Try it: Among the entries, which lines carry the string "else"? Copy every one.

Source data:
——————————
===== src/rtl/serial_subtractor.sv =====
// Bit-serial WIDTH-bit subtractor: DIFF = A - B - BIN, one bit per clock, LSB first.
// Optional signed-overflow flag enabled by defining SERIAL_SUBTRACTOR_SIGNED_EN.
module serial_subtractor #(
    parameter int WIDTH = 8
) (
    input  logic             CLK,
    input  logic             RST_N,
    input  logic             START,
    input  logic [WIDTH-1:0] A,
    input  logic [WIDTH-1:0] B,
    input  logic             BIN,
    output logic             BUSY,
    output logic             DONE,
    output logic [WIDTH-1:0] DIFF,
    output logic             BOUT,
    output logic             OVF
);
    localparam int CW = (WIDTH > 2) ? $clog2(WIDTH) : 1;

    typedef enum logic [1:0] {IDLE, RUN, FIN} state_t;

    state_t           r_state, w_next;
    logic [WIDTH-1:0] r_sa, r_sb, r_sd, r_diff;
    logic [CW-1:0]    r_cnt;
    logic             r_br, r_bout;

    logic w_a, w_b, w_d, w_bo, w_last, w_accept, w_run;

    // one full-subtractor cell, time-shared over every bit position
    assign w_a      = r_sa[0];
    assign w_b      = r_sb[0];
    assign w_d      = w_a ^ w_b ^ r_br;
    assign w_bo     = (~w_a & w_b) | (~(w_a ^ w_b) & r_br);
    assign w_run    = (r_state == RUN);
    assign w_last   = w_run && (r_cnt == CW'(WIDTH-1));
    assign w_accept = START && (r_state != RUN);

    always_ff @(posedge CLK or negedge RST_N) begin
        if (!RST_N) r_state <= IDLE;
        else        r_state <= w_next;
    end

    always_comb begin
        w_next = r_state;
        case (r_state)
            IDLE:    if (START) w_next = RUN;
            RUN:     if (w_last) w_next = FIN;
            FIN:     w_next = START ? RUN : IDLE;
            default: w_next = IDLE;
        endcase
    end

    always_ff @(posedge CLK or negedge RST_N) begin
        if (!RST_N) begin
            r_sa   <= '0;
            r_sb   <= '0;
            r_sd   <= '0;
            r_br   <= 1'b0;
            r_cnt  <= '0;
            r_diff <= '0;
            r_bout <= 1'b0;
        end else if (w_accept) begin
            r_sa  <= A;
            r_sb  <= B;
            r_br  <= BIN;
            r_cnt <= '0;
        end else if (w_run) begin
            r_sa  <= r_sa >> 1;
            r_sb  <= r_sb >> 1;
            r_sd  <= {w_d, r_sd[WIDTH-1:1]};
            r_br  <= w_bo;
            r_cnt <= r_cnt + CW'(1);
            if (w_last) begin
                r_diff <= {w_d, r_sd[WIDTH-1:1]};
                r_bout <= w_bo;
            end
        end
    end

`ifdef SERIAL_SUBTRACTOR_SIGNED_EN
    logic r_ovf;

    // on the last step w_a/w_b are the operand sign bits and w_d the result sign
    always_ff @(posedge CLK or negedge RST_N) begin
        if (!RST_N)      r_ovf <= 1'b0;
        else if (w_last) r_ovf <= (w_a ^ w_b) & (w_a ^ w_d);
    end

    assign OVF = r_ovf;
`else
    assign OVF = 1'b0;
`endif

    assign BUSY = w_run;
    assign DONE = (r_state == FIN);
    assign DIFF = r_diff;
    assign BOUT = r_bout;
endmodule

===== config.mk =====
export PLATFORM = sky130hd
export DESIGN_NAME = serial_subtractor
export DESIGN_NICKNAME = d
export VERILOG_FILES = /design/src/rtl/serial_subtractor.sv
export SDC_FILE = /design/constraint.sdc
export NUM_CORES = 1
export LEC_CHECK = 0
export CAP_MARGIN = 20
export CORE_MARGIN = 3
export CORE_UTILIZATION = 58
export CTS_BUF_LIST = sky130_fd_sc_hd__clkbuf_8
export CTS_CLUSTER_DIAMETER = 150
export CTS_CLUSTER_SIZE = 25
export DETAILED_ROUTE_END_ITERATION = 8
export GPL_TIMING_DRIVEN = 0
export MAX_ROUTING_LAYER = met4
export PLACE_DENSITY = 0.87
export SYNTH_ARGS = -nofsm -noshare
export SYNTH_HDL_FRONTEND = slang
export SYNTH_SLANG_ARGS = --single-unit

===== constraint.sdc =====
create_clock -name CLK -period 4.06 [get_ports CLK]
set_clock_uncertainty 0.2 [all_clocks]
set_input_delay 1.015 -clock CLK [delete_from_list [all_inputs] [get_ports CLK]]
set_output_delay 1.015 -clock CLK [all_outputs]
set_load 0.03 [all_outputs]

Word level (Yosys, flattened, before mapping):

Index checks and enable logic that the tools add are counted.

* add/sub/neg operators: 1
* eq/ne operators: 6
* muxes and demuxes: 12
* bitwise logic cells: 8
* reductions and logical operators: 7

Operators by type and width (count)
* $mux W8: 4
* $mux W3: 2
* $pmux W2 S3: 1
* $mux W2: 2
* $ne A2 B2 Y1 const B: 2
* $reduce_and A2 Y1: 2
* $add A3 B1 Y3 const B: 1
* $eq A3 B3 Y1 const B: 1
* $mux W1: 3
* $not A1 Y1: 3
* $reduce_and A3 Y1: 1
* $and A1 B1 Y1: 2
* $eq A2 B1 Y1 const B: 1
* $eq A2 B2 Y1 const B: 1
* $logic_and A1 B1 Y1: 2
* $logic_not A2 Y1: 1
* $ne A2 B1 Y1 const B: 1
* $reduce_bool A2 Y1: 1
* $xor A1 B1 Y1: 2
* $or A1 B1 Y1: 1

* bits in registers: 39
* input port bits: 20
* output and inout bits: 12
* word-level logic and storage cells: 42

Depth between registers and ports, before layout:

* depth in word-level cells: 6
* mapped depth: 5
* depth with buffers taken out: 4

Worst setup path after synthesis:

OpenSTA, ideal clock, no wires.

* path type: reg2out
* start: register r_state[1]
* end: output port BUSY
* arrival time: 878 ps
* required time: 2845 ps
* path slack: 1967 ps
* stages on the path, launching flop included: 4
* path buffers: 1
* cells stage by stage: dfrtp_1 > nand2b_1 > buf_6 > inv_1

* longest elaborated chain between the ends: 1

Ends and longest elaborated chain
* start: declaration: line 22 `state_t r_state, w_next;`
* start signal: assignment: line 40 `else r_state <= w_next;`
* $eq A2 B1 Y1: line 34 `assign w_run = (r_state == RUN);`
* end: declaration: line 12 `output logic BUSY,`

Every way passes these cells.

Worst setup path after layout:

Ends and elaborated chain as after synthesis.

==> metrics.txt <==
status complete, no violations; Seq. cell area 951 sq um; min Tclk post-route 3060 ps; HP Class flop to flop; Critical Path AT 1850 ps; Yosys top cell by area dfrtp_1; Worst EP required 2840 ps; H-tree depth 2; Netlist cell types 16; DRT Pass-1 Iters 5; Vias/cell 5.18; Mapped Cells 115; GRT overflow 0; instance count on the critical path 4; worst-path cell chain nand2b_1 > buf_6 > inv_1 > clkdlybuf4s50_1; commonest non-fill, non-tap cell in the layout dfrtp_1; setup bufs post-CTS 0; io pins 32; cell-internal power 0.00122 W; clock sinks 38; NetSw 0.000573 W; Layout fillers 170; syn avg cell area 16.0 sq um; Warnings, synthesis 0; CP Launch Type flop; worst r2r path cells 5; Max Slew Vio Count 0; share of cells above drive strength 1 0.399; largest net degree at the start of global routing 39; Die ar. 3870 sq um; most frequent cells in the layout dfrtp_1, mux2_4, clkdlybuf4s50_1, mux2_2; Clock power frac 0.175; P per Cell Area 784 nW/um^2; initial core utilization 0.638; Die X-Extent 62.2 microns; worst-margin pin slew 809 ps; GRT Overall Usage 0.196; drt wl/cell 16.4 microns; RePlAce Congestion 0.716; Detailed Route WL 3190 microns; vias in the first global route 1155; antenna violations before repair 0; Min-Delay Path Depth 1; Routed Antenna Nets 0; DR vias 1010; peak fanout along the critical path 8; Nets 175; Worst Path Buf+Inv 3; sequential-to-total area share from yosys stat 0.518; Die H 62.2 microns; number of inserted diodes 0; Reg power frac 0.370; number of buffers created by CTS 5; Port Buffers 30; CTS tree yes; Final TNS setup 0 ps; final setup vio count 0; Cell Area, Synth 1830 sq um; Mapped Nets 138; maxcap violations 0; Sw Ratio 0.319; #FFs+latches synth 38; CTS root buf clkbuf_8; Area growth syn-to-layout 24.9%; Longest Clk Path Bufs 2; Slowest cell on crit path clkdlybuf4s50_1; fin crit share 0.754; DPL Wire Length 2320 microns; crit-path leading delay family buffers and inverters; Max stage delay on crit path 700 ps; fmax 0.326 GHz; top post-synthesis cells by area dfrtp_1, mux2_4, mux2_2; Starting DRT DRC Count 39; Core Rows 19; endpoints failing hold 0; Combinational Power Share 0.454; WS Path Type flop to primary output; Worst Setup End Kind primary output; # DRC 0; Clock Latency Late Sink 290 ps; RSZ-0062 raised after global routing false; LEAKAGE 1.09 nW; area of the multi-input gates 792 sq um; final hold slack 302 ps; Resized cells post-CTS 0; Clock Pin Slew Worst Setup and Hold Paths 80 ps; Core Region 2880 sq um; CTS hold repair buffers 0; Rel. slew slack 0.461; post-synth top area share 0.518; VDD IR max 420 uV; first-pass GRT wire length 5660 microns
sequential cells by signal (all words and copies together) (netlist names):
| register | count |
|---|---|
| r_sb | 8 |
| r_sd | 7 |
| BOUT | 1 |
| r_br | 1 |
| r_sa | 8 |
| DIFF | 8 |
| r_state | 2 |
| r_cnt | 3 |
area by class of cell:
type                       count  share of cell area
multi-input combinational     64               0.346
clock buffer                   5              0.0300
timing repair buffer          30               0.129
tap                           42              0.0229
clock inverter                 3              0.0175
sequential                    38               0.415
inverter                       6             0.00983
buffer                         7              0.0300
through the flow:
step / cell area (sq um) / setup slack [ps] / util / instances / power, W
floorplan: 1830 / 1970 / - / 115 / 0.00126
global placement: 2190 / 958 / 0.760 / 187 / 0.00144
detailed placement: 2180 / 1330 / 0.759 / 187 / 0.00149
CTS: 2290 / 999 / 0.796 / 195 / 0.00181
global route: 2290 / 903 / 0.796 / 195 / 0.00191
finish: 2290 / 997 / 0.796 / 195 / 0.00180
power groups by stage:
| stage | clock network, W | registers, W | logic [W] |
|---|---|---|---|
| after floorplan | 0 | 0.000718 | 0.000542 |
| after global placement | 0 | 0.000656 | 0.000782 |
| after detailed placement | 0 | 0.000671 | 0.000821 |
| after CTS | 0.000321 | 0.000666 | 0.000826 |
| after global routing | 0.000338 | 0.000690 | 0.000879 |
| final | 0.000315 | 0.000665 | 0.000816 |
worst reg2reg max path, cell delays in order (launching register included):
cell	delay, ps
dfrtp_1	410
ha_1	210
ha_1	190
nand3b_1	80
buf_2	270
mux2_2	380
layer usage:
layer / track usage / wire (microns)
met4: 0.0746 / 58
met5: - / 0
met2: 0.329 / 1600
met3: 0.0523 / 141
met1: 0.224 / 1390
final timing paths:
| path | from | endpoint | slack [ps] |
|---|---|---|---|
| max | r_state[1]$_DFFE_PN0P_ | BUSY | 1000 |
| min | r_cnt[0]$_DFFE_PN0P_ | r_cnt[0]$_DFFE_PN0P_ | 300 |
| max reg2reg | r_cnt[0]$_DFFE_PN0P_ | DIFF[3]$_DFFE_PN0P_ | 2220 |
| min reg2reg | r_cnt[0]$_DFFE_PN0P_ | r_cnt[0]$_DFFE_PN0P_ | 300 |
| max in group asynchronous | RST_N | r_sb[4]$_DFFE_PN0P_ | 2540 |
| min in group asynchronous | RST_N | DIFF[0]$_DFFE_PN0P_ | 610 |
synthesized netlist by cell type, drive strengths merged:
library cell	number
conb	1
fa	1
mux2i	6
nand2b	2
nand3b	1
nor2b	3
ha	2
nor2	2
buf	7
dfrtp	38
inv	6
mux2	45
o22ai	1
cell families after synthesis:
family / Yosys count / synth area share
compound gates: 1 / 0.00341
simple gates: 8 / 0.0252
flops: 38 / 0.518
other cells: 1 / 0.00204
buf+inv: 13 / 0.0498
mux: 51 / 0.377
fa+ha+maj: 3 / 0.0246
(Power assumes the default switching activity.)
——————————
Result for this exercise:
        else        r_state <= w_next;
        end else if (w_accept) begin
        end else if (w_run) begin
        else if (w_last) r_ovf <= (w_a ^ w_b) & (w_a ^ w_d);
`else
* start signal: assignment: line 40 `else r_state <= w_next;`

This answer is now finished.